STC-15 is a potent, selective and orally active inhibitor of RNA methyltransferase METTL3, with an IC₅₀ value of 6.1nM^[^1]. STC-15 can activate the innate immune pathway and modify the tumor microenvironment (TME), transforming the TME from an immunosuppressive, tumor-promoting state to an immunostimulatory, anti-tumor state^[2]. STC-15 has been widely used in inhibiting tumor progression in cell and animal models, as well as in the development of novel combined therapies^[3].

In vitro, STC-15 treatment combined with HJP-178 for 7 days significantly inhibited the proliferation of SKOV-3 cells, with IC₅₀ values of 1.194μM^[4]. STC-15 treatment (0.5µM) for 48h induced the expression of endogenous IFN signaling in the Caov3 ovarian cell line^[5].

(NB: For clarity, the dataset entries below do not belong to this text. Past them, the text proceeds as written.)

**config.mk**
```make
export PLATFORM = sky130hd
export DESIGN_NAME = ebus_arbiter
export DESIGN_NICKNAME = d
export VERILOG_FILES = /design/src/rtl/ebus_arbiter.sv
export SDC_FILE = /design/constraint.sdc
export NUM_CORES = 1
export LEC_CHECK = 0
export ABC_CLOCK_PERIOD_IN_PS = 4800
export CELL_PAD_IN_SITES_DETAIL_PLACEMENT = 2
export CELL_PAD_IN_SITES_GLOBAL_PLACEMENT = 2
export CORE_MARGIN = 3
export CORE_UTILIZATION = 17
export DETAILED_ROUTE_END_ITERATION = 6
export PLACE_DENSITY = 0.75
export SETUP_SLACK_MARGIN = 0.4
export SYNTH_ARGS = -nofsm -noshare
export SYNTH_HDL_FRONTEND = slang
export SYNTH_SLANG_ARGS = --single-unit
export TNS_END_PERCENT = 20
```
**constraint.sdc**
```tcl
create_clock -name eboxClk -period 4.8 [get_ports eboxClk]
set_input_delay 1.44 -clock eboxClk [delete_from_list [all_inputs] [get_ports eboxClk]]
set_output_delay 1.44 -clock eboxClk [all_outputs]
set_load 0.02 [all_outputs]
```
**src/rtl/ebus_arbiter.sv**
```systemverilog
`default_nettype none
// +----------------------------------------------------------------------------+
// | Module   : ebus_arbiter                                                    |
// | Purpose  : Registered EBUS source arbiter and data mux. Picks one of NSRC  |
// |            drivers per eboxClk edge by fixed priority (index 0 highest)    |
// |            or by round-robin with ownership parking. Flags multi-driver    |
// |            conflicts and holds EBUS while no source drives.                |
// | Ports    : eboxClk, eboxResetN (async, active low)                         |
// |            rrMode        0 = fixed priority, 1 = round-robin with parking  |
// |            drvReq/drvData per-source request and data (source i at        |
// |                          drvData[i*WIDTH +: WIDTH])                        |
// |            clrConflict   clears sticky conflict state                      |
// |            EBUS/ebusValid/grantOH/grantIdx   registered grant results      |
// |            conflict/conflictSticky           conflict diagnostics          |
// |            conflictCount/firstConflict       conflict log (optional)       |
// | Config   : EBUS_CONFLICT_LOG_EN builds the saturating conflict counter and |
// |            the first-conflict mask; otherwise both ports are tied to 0.    |
// | Revision : 1.0  initial release                                            |
// +----------------------------------------------------------------------------+
module ebus_arbiter #(
   parameter int NSRC  = 8,
   parameter int WIDTH = 36,
   parameter int GW    = 4
) (
   input  logic                  eboxClk,
   input  logic                  eboxResetN,
   input  logic                  rrMode,
   input  logic [NSRC-1:0]       drvReq,
   input  logic [NSRC*WIDTH-1:0] drvData,
   input  logic                  clrConflict,
   output logic [0:WIDTH-1]      EBUS,
   output logic                  ebusValid,
   output logic [NSRC-1:0]       grantOH,
   output logic [GW-1:0]         grantIdx,
   output logic                  conflict,
   output logic                  conflictSticky,
   output logic [15:0]           conflictCount,
   output logic [NSRC-1:0]       firstConflict
);

   localparam logic [GW-1:0] LAST_IDX = GW'(NSRC-1);

   typedef enum logic {
      OWN_IDLE  = 1'b0,
      OWN_OWNED = 1'b1
   } own_state_t;

   own_state_t        state, state_nxt;
   logic [GW-1:0]     rr_ptr, rr_ptr_nxt;

   logic              any_req;
   logic              multi_req;
   logic              req_at_ptr;
   logic [GW-1:0]     fixed_idx;
   logic [GW-1:0]     scan_start;
   logic [2*NSRC-1:0] req_shift;
   logic [GW-1:0]     rot_off;
   logic [GW:0]       rr_sum;
   logic [GW-1:0]     rr_idx;
   logic [GW-1:0]     win_idx;
   logic [NSRC-1:0]   win_oh;
   logic [WIDTH-1:0]  sel_data;

   assign any_req    = |drvReq;
   // Clearing the lowest set bit leaves something only if two or more were set.
   assign multi_req  = |(drvReq & (drvReq - NSRC'(1)));
   // The current owner is always the last round-robin winner, held in rr_ptr.
   assign req_at_ptr = |(drvReq & (NSRC'(1) << rr_ptr));

   // Fixed priority: lowest asserted index.
   always_comb begin
      fixed_idx = '0;
      for (int i = NSRC-1; i >= 0; i--) begin
         if (drvReq[i]) fixed_idx = GW'(i);
      end
   end

   // Round-robin scan starting just after rr_ptr. Rotating a doubled copy of
   // the request vector lets a plain lowest-bit search do the wrapping scan.
   always_comb begin
      scan_start = (rr_ptr == LAST_IDX) ? '0 : rr_ptr + GW'(1);
      req_shift  = {drvReq, drvReq} >> scan_start;
      rot_off    = '0;
      for (int i = NSRC-1; i >= 0; i--) begin
         if (req_shift[i]) rot_off = GW'(i);
      end
      rr_sum = {1'b0, scan_start} + {1'b0, rot_off};
      if (rr_sum >= (GW+1)'(NSRC)) rr_sum = rr_sum - (GW+1)'(NSRC);
      rr_idx = rr_sum[GW-1:0];
   end

   // Owner FSM and winner selection. Fixed mode never owns, so switching to
   // rrMode=0 drops ownership at the next edge; rr_ptr is left untouched.
   always_comb begin
      state_nxt  = OWN_IDLE;
      rr_ptr_nxt = rr_ptr;
      win_idx    = fixed_idx;
      if (rrMode && any_req) begin
         state_nxt = OWN_OWNED;
         if (state == OWN_OWNED && req_at_ptr) begin
            win_idx = rr_ptr;
         end else begin
            win_idx    = rr_idx;
            rr_ptr_nxt = rr_idx;
         end
      end
   end

   assign win_oh = NSRC'(1) << win_idx;

   always_comb begin
      sel_data = '0;
      for (int i = 0; i < NSRC; i++) begin
         sel_data = sel_data | ({WIDTH{win_oh[i]}} & drvData[i*WIDTH +: WIDTH]);
      end
   end

   always_ff @(posedge eboxClk or negedge eboxResetN) begin
      if (!eboxResetN) begin
         state  <= OWN_IDLE;
         rr_ptr <= LAST_IDX;
      end else begin
         state  <= state_nxt;
         rr_ptr <= rr_ptr_nxt;
      end
   end

   always_ff @(posedge eboxClk or negedge eboxResetN) begin
      if (!eboxResetN) begin
         EBUS           <= '0;
         ebusValid      <= 1'b0;
         grantOH        <= '0;
         grantIdx       <= '0;
         conflict       <= 1'b0;
         conflictSticky <= 1'b0;
      end else begin
         ebusValid <= any_req;
         grantOH   <= any_req ? win_oh : '0;
         if (any_req) begin
            EBUS     <= sel_data;
            grantIdx <= win_idx;
         end
         conflict <= multi_req;
         // A conflict in the same cycle as a clear keeps the flag set.
         if (multi_req)        conflictSticky <= 1'b1;
         else if (clrConflict) conflictSticky <= 1'b0;
      end
   end

`ifdef EBUS_CONFLICT_LOG_EN
   logic [15:0]     conf_cnt;
   logic [NSRC-1:0] first_mask;

   always_ff @(posedge eboxClk or negedge eboxResetN) begin
      if (!eboxResetN) begin
         conf_cnt   <= '0;
         first_mask <= '0;
      end else if (multi_req) begin
         // A same-cycle clear restarts the log with this conflict.
         if (clrConflict)                conf_cnt <= 16'd1;
         else if (conf_cnt != 16'hFFFF)  conf_cnt <= conf_cnt + 16'd1;
         if (clrConflict || !conflictSticky) first_mask <= drvReq;
      end else if (clrConflict) begin
         conf_cnt   <= '0;
         first_mask <= '0;
      end
   end

   assign conflictCount = conf_cnt;
   assign firstConflict = first_mask;
`else
   assign conflictCount = '0;
   assign firstConflict = '0;
`endif

endmodule
`default_nettype wire

```
[After elaboration in Yosys (flattened, before gate mapping)]
Cells that the tools add are included.
Storage, ports and cells
  bits in latches: 0
  bits in writable memories: 0
  output and inout port bits: 75
  bits in read-only memories: 0
  memories: 0
  register bits after elaboration: 56
Cells by class
  add/sub/neg operators: 4
  eq/ne operators: 1
  bitwise gates (word level): 17
  multiply operators: 0
  shift-type cells: 3
  mux-type cells: 24
  magnitude comparators: 1
  reductions and logical operators: 6
  divide/modulo/power cells: 0
Operators with widths (number)
  AND 36 bit: 8
  bitwise OR 36 bit: 7
  two-way mux 4 bit: 14
  OR reduction 8 bit: 3
  two-way mux 3 bit: 6
  AND 8 bit: 2
  << shifter 1 x 4 -> 8 bit, first input constant: 2
  >> shifter 16 x 4 -> 8 bit: 1
  two-way mux 8 bit: 1
  subtractor 8 x 1 -> 8 bit, second input constant: 1
  adder 4 x 4 -> 5 bit: 1
  >= comparator 5 x 4 -> 1 bit, second input constant: 1
  adder 4 x 1 -> 4 bit, second input constant: 1
  equality test 4 x 3 -> 1 bit, second input constant: 1
  subtractor 4 bit, second input constant: 1
  two-way mux 1 bit: 3
  logical AND 1 bit: 2
  nonzero test 2 bit: 1

[Logic depth before layout (Yosys ltp)]
Gate-level depths: netlist (run 1).
  word-level depth: 25
  mapped depth: 24

[Worst setup path after synthesis (run 1)]
No wires, ideal clock.
  path type: input -> register
  start: input port drvReq[3]
  end: register EBUS[29] (netlist name)
  slack: -0.702 ns
  setup time: 0.141 ns
  path buffers: 3
  arrival: 5.360 ns
  cell stages on the path: 18
  cell sequence: clkbuf_1 > nand4b_1 > o211a_1 > o32ai_1 > o211ai_1 > a21oi_1 > o211ai_1 > and2_1 > buf_2 > fa_1 > xnor2_1 > mux2i_1 > a211oi_2 > clkbuf_1 > mux2_2 > and3_1 > a211oi_1 > a31oi_1
Between the ends
  word-level cells in the longest chain between the ends: 23
Ends and longest elaborated chain
  from (decl): line 28  | input logic [NSRC-1:0] drvReq,
  >> shifter 16 x 4 -> 8 bit: line 82  | req_shift = {drvReq, drvReq} >> scan_start;
  two-way mux 3 bit: line 85  | if (req_shift[i]) rot_off = GW'(i);
  two-way mux 4 bit (7 in a row): line 85
  adder 4 x 4 -> 5 bit: line 87  | rr_sum = {1'b0, scan_start} + {1'b0, rot_off};
  subtractor 4 bit or >= comparator 5 x 4 -> 1 bit (tied branches): line 88  | if (rr_sum >= (GW+1)'(NSRC)) rr_sum = rr_sum - (GW+1)'(NSRC);
  two-way mux 4 bit: line 88
  two-way mux 4 bit
  two-way mux 4 bit: line 98  | if (rrMode && any_req) begin
  << shifter 1 x 4 -> 8 bit: line 109  | assign win_oh = NSRC'(1) << win_idx;
  AND 36 bit: line 114  | sel_data = sel_data | ({WIDTH{win_oh[i]}} & drvData[i*WIDTH +: WIDTH]);
  bitwise OR 36 bit (7 in a row): line 114
  to (signal assigned): line 140  | EBUS <= sel_data;
  to (decl): line 31  | output logic [0:WIDTH-1] EBUS,
Parallel ways exist; a longest one is shown, timed or not.
A chain may end at the register's enable or synchronous reset.

[Final worst setup path (run 1)]
  start: input port drvReq[2]
  end: register EBUS[8] (netlist name)
The elaborated chain is that of the path after synthesis.

==> results of run 1 <==
==> Yosys cell counts (all sizes together), types with 2 or more instances <==
cell and n:
o211ai 8, inv 16, o21ai 11, o2111ai 4
and3 36, o211a 5, nor2 84, dfstp 3
a31oi 38, clkbuf 40, a21oi 13, nand4b 5
o32ai 2, nor3 4, or3 2, a22oi 36
a222oi 3, nand3 4, mux2 105, o21a 4
a21o 4, a211oi 36, o22a 7, and2 4
nand4 2, mux2i 14, mux4 3, ha 8
nor2b 5, nand2 63, nand2b 8, dfrtp 53
buf 43, nor4 4
==> power by group <==
group / leakage [nW] / internal (mW) / switching, mW
sequential: 0.673 / 0.762 / 0.109
clock: 0.0701 / 0.210 / 0.195
combinational: 3.88 / 5.09 / 5.15
total: 4.62 / 6.06 / 5.45
==> layout make-up <==
type / instances / area [sq um]
fill: 3714 / 22120
timing repair buffer: 478 / 4735
multi-input combinational: 562 / 4579
sequential: 56 / 1405
tap: 448 / 560.5
clock buffer: 7 / 142.6
inverter: 16 / 60.06
clock inverter: 1 / 7.507
antenna: 2 / 5.005
==> per-stage QoR <==
stage / setup WS (ps) / cell area, sq um
6_report: -148.5 / 11490
5_1_grt: -349.4 / 11490
4_1_cts: -95.82 / 11240
3_5_place_dp: -983.6 / 10470
3_3_place_gp: -842.3 / 10470
2_1_floorplan: -75.75 / 6075
==> what timing repair did <==
action	4_1_cts	5_1_grt
gates cloned	3	2
pin swaps	52	32
hold buffers	0	0
gates resized for setup	124	33
setup buffers	19	10
hold endpoints to repair	0	0
endpoints found under the setup margin	46	44
==> worst max path at each step <==
| stage | to | slack, ps | from | cells past startpoint |
|---|---|---|---|---|
| finish | EBUS[8]$_DFFE_PN0P_ | -150 | drvReq[2] | 20 |
| global route | EBUS[8]$_DFFE_PN0P_ | -350 | drvReq[4] | 20 |
| CTS | EBUS[18]$_DFFE_PN0P_ | -100 | drvReq[4] | 19 |
| detailed placement | EBUS[4]$_DFFE_PN0P_ | -980 | drvReq[4] | 17 |
| global placement | EBUS[34]$_DFFE_PN0P_ | -840 | drvReq[3] | 18 |
| floorplan | EBUS[29]$_DFFE_PN0P_ | -80 | drvReq[3] | 18 |
==> worst reg2reg max path, stage by stage, from the launching register on <==
cell and delay [ps]:
dfstp_2 530, buf_4 130, inv_1 90, ha_1 380
buf_4 280, o2111ai_4 190, buf_4 180, a31o_2 230
o21ai_2 160, o211ai_1 160, and2_4 190, fa_2 360
xnor2_2 180, mux2i_2 130, a211oi_4 250, buf_6 170
buf_6 120, buf_8 130, mux2_4 300, and3_4 180
a211oi_2 220, a31oi_1 110
==> kinds of logic (layout without fill, tap and decap cells) <==
kind of cell / count (synthesis) / count (layout)
AO/OA/AOI/OAI: 182 / 182
XOR/XNOR: 1 / 1
adder cells (fa/ha/maj): 9 / 9
multiplexers: 122 / 122
buffers and inverters: 99 / 502
AND/OR/NAND/NOR: 224 / 224
other: 1 / 26
flip-flops: 56 / 56
==> layer usage <==
layer | vias to the layer above | global-route usage [%] | wire length (microns)
li1 | 3385 | - | -
met1 | 3519 | 20.35 | 13860
met2 | 229 | 33.91 | 19030
met3 | 49 | 4.044 | 1776
met4 | 2 | 5.645 | 986
met5 | - | 0 | 8
==> flip-flops by register name (all words and copies together) (netlist names) <==
| name | count |
|---|---|
| EBUS | 36 |
| conflict | 1 |
| conflictSticky | 1 |
| ebusValid | 1 |
| grantIdx | 4 |
| grantOH | 8 |
| rr_ptr | 4 |
| state | 1 |
==> cells in the final DEF, fill, tap and decap left out, drive strengths merged, types with 24 or more instances in the layout <==
master / Yosys / final
nand2: 63 / 63
dfrtp: 53 / 53
clkdlybuf4s50: 0 / 341
a22oi: 36 / 36
nor2: 84 / 84
buf: 43 / 134
and3: 36 / 36
a31oi: 38 / 38
conb: 1 / 24
a211oi: 36 / 36
mux2: 105 / 105
==> metrics, run 1 <==
status finished with violations; worst path arrival time 5090 ps; failing checks setup timing; Final Skew 8.172 ps; fin crit share 103.1%; max_cap viols 0; pin count of the biggest net entering global routing 75; crit path time final 4949 ps; Synth Area in Compound Gates 22.81%; Top delay family on crit path compound AO/OA/AOI/OAI gates; total power per unit cell area 1002 nW/um^2; Pwr Total 11.52 mW; CTS clk-pin slew, worst paths 80 ps; Synth Area in Simple Gates 18.22%; Cells after Synth 694; Most used DFF post-synth dfrtp_1; Seq cells post-synth 56; TritonCTS clock tree done; placed cell count 1,526; num rows 67; area of the core 33,620 sq um; PortBufs 350; Synth top area share 22.83%; Worst setup SP type input pin; Critical Path Sink Type register; fin util 34.19%; Setup TNS -2738 ps; Routed Antenna Nets 0; crit-path max cell delay 360 ps; sequential share of the synthesized area 24.19%; Worst R2R End EBUS[8]$_DFFE_PN0P_; LEAKAGE 4.622 nW; Hold Path Sink conflictSticky$_DFFE_PN0P_; Final Max Slew Viols 0; critical-path cell list clkbuf_4 > nand4b_1 > buf_4 > o2111ai_1 > o211ai_1 > o21a_1 > nor2b_2 > o211ai_1 > and2_4 > fa_2 > xnor2_2 > mux2i_2 > a211oi_4 > buf_6 > buf_6 > buf_8 > mux2_4 > and3_4 > a211oi_2 > a31oi_1; VDD IR max 505.1 uV; Yosys top cell by area dfrtp_1; clk_lat worst skew 310 ps; final hold vios 0; Synth Area per Inst 8.369 sq um; R2R Setup Slk -40 ps; buffer and inverter count on the worst path 5; first-pass GRT wire length 50,130 microns; r2r worst-path depth 21; Vias 7,184; DP HPWL 27,730 microns; critical path type in -> reg; RSZ-0062 raised after global routing true; Num CTS Buffers 5; RR Startpoint rr_ptr[1]$_DFFE_PN1P_; min-delay src conflictSticky$_DFFE_PN0P_; CP required 4940 ps; Final #Nets 1,428; Hold Path Stages 1; # setup viols final 35; Unique masters post-synth 58; Routed WL 35,670 microns; Bufs on Longest Clock Path 2; chip width 190.8 microns; RD Place Congestion 0.8187; setup ws final -148.5 ps; clock root cell clkbuf_16; Post-synth ARST share 100.0%; Die Y-Extent 190.8 microns; wire per inst 22.72 microns; IO Pins 375; Crit-path slowest cell fa_2; GRT Util Overall 18.14%; initial antenna violation count 3; number of global-route vias before repair 8,292; multiplexer area fraction after synthesis 23.93%; clock sinks 56; largest cells by area after synthesis dfrtp_1 23%, mux2_2 20%, nor2_1 5.4%, a22oi_1 4.7%, a211oi_1 4.5%; number of remaining DRC errors 0; GRT overflow 0; CP max FO 6; Synth Area in XOR/XNOR 0.1508%; Initial Util 17.28%; Peak Freq 0.2021 GHz; hold_ws 488.0 ps; TritonRoute pass-1 iters 4; CTS H-tree depth 2; Least-Margin Pin Slew 937.1 ps; area of the mapped netlist 5808 sq um; Via-to-Cell Ratio 4.576; EDFF count, synth 0; First DRT Iteration DRCs 143; layout cells sized above 1 32.14%; main combinational cell family by area after synthesis multiplexers; HP Class reg -> reg; area delta synth->final 97.91%; Synth Warn # 0; Post-Synth Adder-Cell Area 2.068%; die area 36,420 sq um; final cell count without fillers 1,570; relative slew slack 37.53%
No activity file was read; power rests on OpenSTA's default activity.
==> run 2: changes to the inputs <==
--- a/config.mk
+++ b/config.mk
@@ -16,4 +16,3 @@
 export SYNTH_ARGS = -nofsm -noshare
 export SYNTH_HDL_FRONTEND = slang
 export SYNTH_SLANG_ARGS = --single-unit
-export TNS_END_PERCENT = 20
==> run 2 against run 1 <==
Effect of this change:
- the run still ends with setup timing left
- wire length is 2.8% higher
- utilization up 2.2 points
- clock-buffer cell count is the same
- non-clock buffer count is 38 higher
- fmax down 2.0%
- combinational power is 17% higher
- sequential power hardly changed
- final area up 6.5%
- final cell count increased by 2.3%
- setup slack worse by 99 ps
- register-to-register slack worse by 70 ps
- clock skew grew 1.7 ps
- largest cell class unchanged
- highest routed layer is now met4
==> metrics, run 2 (synthesis results as in run 1) <==
status finished with violations (unchanged); VDD IR max 535.9 uV (was 505.1 uV); area delta synth->final 110.9% (was 97.91%); # diodes 0 (was 2); Final Max Slew Viols 0 (unchanged); HP Class reg -> reg (unchanged); Final Skew 9.893 ps (was 8.172 ps); Die Y-Extent 190.8 microns (unchanged); Worst R2R End EBUS[12]$_DFFE_PN0P_ (was EBUS[8]$_DFFE_PN0P_); setup ws final -247.4 ps (was -148.5 ps); final cell count without fillers 1,606 (was 1,570); PortBufs 350 (unchanged); Vias 7,388 (was 7,184); wire per inst 22.84 microns (was 22.72 microns); Final #Nets 1,466 (was 1,428); critical path type in -> reg (unchanged); hold_ws 487.7 ps (was 488.0 ps); initial antenna violation count 0 (was 3); clk_lat worst skew 320 ps (was 310 ps); Routed Antenna Nets 0 (unchanged); RR Startpoint rr_ptr[0]$_DFFE_PN1P_ (was rr_ptr[1]$_DFFE_PN1P_); placed cell count 1,554 (was 1,526); TritonCTS clock tree done (unchanged); Peak Freq 0.1981 GHz (was 0.2021 GHz); failing checks setup timing (unchanged); commonest non-fill, non-tap cell in the layout clkdlybuf4s50_1 (unchanged); die area 36,420 sq um (unchanged); Worst setup SP type input pin (unchanged); Bufs on Longest Clock Path 2 (unchanged); relative slew slack 43.86% (was 37.53%); met3 Resource Use GR 3.511% (was 4.044%); GR Util met1 21.74% (was 20.35%); clock sinks 56 (unchanged); min-delay src grantIdx[0]$_DFFE_PN0P_ (was conflictSticky$_DFFE_PN0P_); worst path arrival time 5220 ps (was 5090 ps); Via-to-Cell Ratio 4.600 (was 4.576); # setup viols final 36 (was 35); DP HPWL 28,240 microns (was 27,730 microns); Least-Margin Pin Slew 842.1 ps (was 937.1 ps); # hold bufs at CTS 0 (unchanged); GRT overflow 0 (unchanged); fin crit share 105.2% (was 103.1%); Num CTS Buffers 5 (unchanged); max FFs per register 36 (unchanged); pin count of the biggest net entering global routing 57 (was 75); crit path time final 5047 ps (was 4949 ps); Hold Path Sink grantIdx[0]$_DFFE_PN0P_ (was conflictSticky$_DFFE_PN0P_); CP required 4970 ps (was 4940 ps); clock root cell clkbuf_16 (unchanged); CTS H-tree depth 2 (unchanged); Setup TNS -5088 ps (was -2738 ps); gr busiest metal met2 (unchanged); IO Pins 375 (unchanged); RD Place Congestion 0.8475 (was 0.8187); GR Util met2 35.37% (was 33.91%); R2R Setup Slk -110 ps (was -40 ps); total power per unit cell area 1075 nW/um^2 (was 1002 nW/um^2); chip width 190.8 microns (unchanged); LEAKAGE 4.919 nW (was 4.622 nW); most frequent cells in the layout 341 x clkdlybuf4s50_1, 113 x buf_4, 82 x mux2_2 (was 341 x clkdlybuf4s50_1, 103 x buf_4, 92 x mux2_2); Critical Path Sink Type register (unchanged); number of global-route vias before repair 8,249 (was 8,292); Hold Path Stages 2 (was 1); RSZ-0062 raised after global routing true (unchanged); Top reg by flops EBUS (unchanged); GRT Util Overall 18.69% (was 18.14%); Routed WL 36,680 microns (was 35,670 microns); r2r worst-path depth 23 (was 21); max_cap viols 0 (unchanged); CP max FO 7 (was 6); CTS clk-pin slew, worst paths 90 ps (was 80 ps); Initial Util 17.28% (unchanged); number of remaining DRC errors 0 (unchanged); area of the core 33,620 sq um (unchanged); layout cells sized above 1 37.22% (was 32.14%); biggest regs EBUS: 36 flops, grantOH: 8 flops (unchanged); TritonRoute pass-1 iters 5 (was 4); final hold vios 0 (unchanged); First DRT Iteration DRCs 288 (was 143); num rows 67 (unchanged); first-pass GRT wire length 51,470 microns (was 50,130 microns)
run 2: what timing repair did:
item,in CTS,in global routing
setup buffers,19,20
setup endpoints to repair,47,44
gates cloned,2,3
pin swaps,39,68
resized for setup,138,83
run 2: how the worst max path moves through the flow:
stage	start	end	slack [ps]	cells after the start
floorplan	drvReq[3]	EBUS[29]$_DFFE_PN0P_	-80	18
global placement	drvReq[4]	EBUS[32]$_DFFE_PN0P_	-860	18
detailed placement	drvReq[4]	EBUS[9]$_DFFE_PN0P_	-1020	18
CTS	drvReq[4]	EBUS[15]$_DFFE_PN0P_	-120	21
global route	drvReq[7]	EBUS[12]$_DFFE_PN0P_	-400	19
finish	drvReq[7]	EBUS[12]$_DFFE_PN0P_	-250	19
run 2: per-stage QoR:
step	util (%)	total power [mW]	area, sq um	setup WS (ps)
floorplan	-	5.844	6105	-75.75
global placement	32.18	9.844	10820	-857.6
detailed placement	32.18	10.04	10820	-1016
CTS	34.66	11.90	11650	-121.3
global route	36.43	14.03	12250	-399.6
finish	36.43	13.16	12250	-247.4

In vivo, STC-15 treatment via intraperitoneal injection at a dose of 30mg/kg/day for 2 days significantly reduced the cellular level of m⁶A in peripheral blood mononuclear cells (PBMC) of SD rats^[6].

References:
[1] Tang H, Zhang R, Zhang A. Small-molecule inhibitors targeting RNA m6A modifiers for cancer therapeutics: latest advances and future perspectives[J]. Journal of Medicinal Chemistry, 2025, 68(17): 18114-18142.
[2] Ofir-Rosenfeld Y, Vasiliauskaitė L, Obacz J, et al. Abstract C077: STC-15, a small molecule inhibitor of the RNA methyltransferase METTL3, activates anti-tumor immunity and reshapes the tumor microenvironment[J]. Molecular Cancer Therapeutics, 2023, 22(12_Supplement): C077-C077.
[3] Vasiliauskaite L, Ofir-Rosenfeld Y, Albertella M, et al. Abstract A18: STC-15, a novel METTL3 inhibitor, and its combination with Venetoclax confer anti-tumour activity in AML models[J]. Blood Cancer Discovery, 2023, 4(3_Supplement): A18-A18.
[4] Ou Y J, Liu B J, Xuan Y F, et al. The combination of BET and METTL3 inhibitors elicits synergistic antitumor effects in ovarian cancer cells via reducing SP1 and BCL-2 expression[J]. Life Sciences, 2025, 368: 123505.
[5] Ofir-Rosenfeld Y, Vasiliauskaitė L, Obacz J, et al. STC-15, a small molecule inhibitor of the RNA methyltransferase METTL3, activates anti-tumor immunity and reshapes the tumor microenvironment[C]//MOLECULAR CANCER THERAPEUTICS. 615 CHESTNUT ST, 17TH FLOOR, PHILADELPHIA, PA 19106-4404 USA: AMER ASSOC CANCER RESEARCH, 2023, 22(12).
[6] Dutheuil G, Oukoloff K, Korac J, et al. Discovery, optimization, and preclinical pharmacology of EP652, a METTL3 inhibitor with efficacy in liquid and solid tumor models[J]. Journal of Medicinal Chemistry, 2025, 68(3): 2981-3003.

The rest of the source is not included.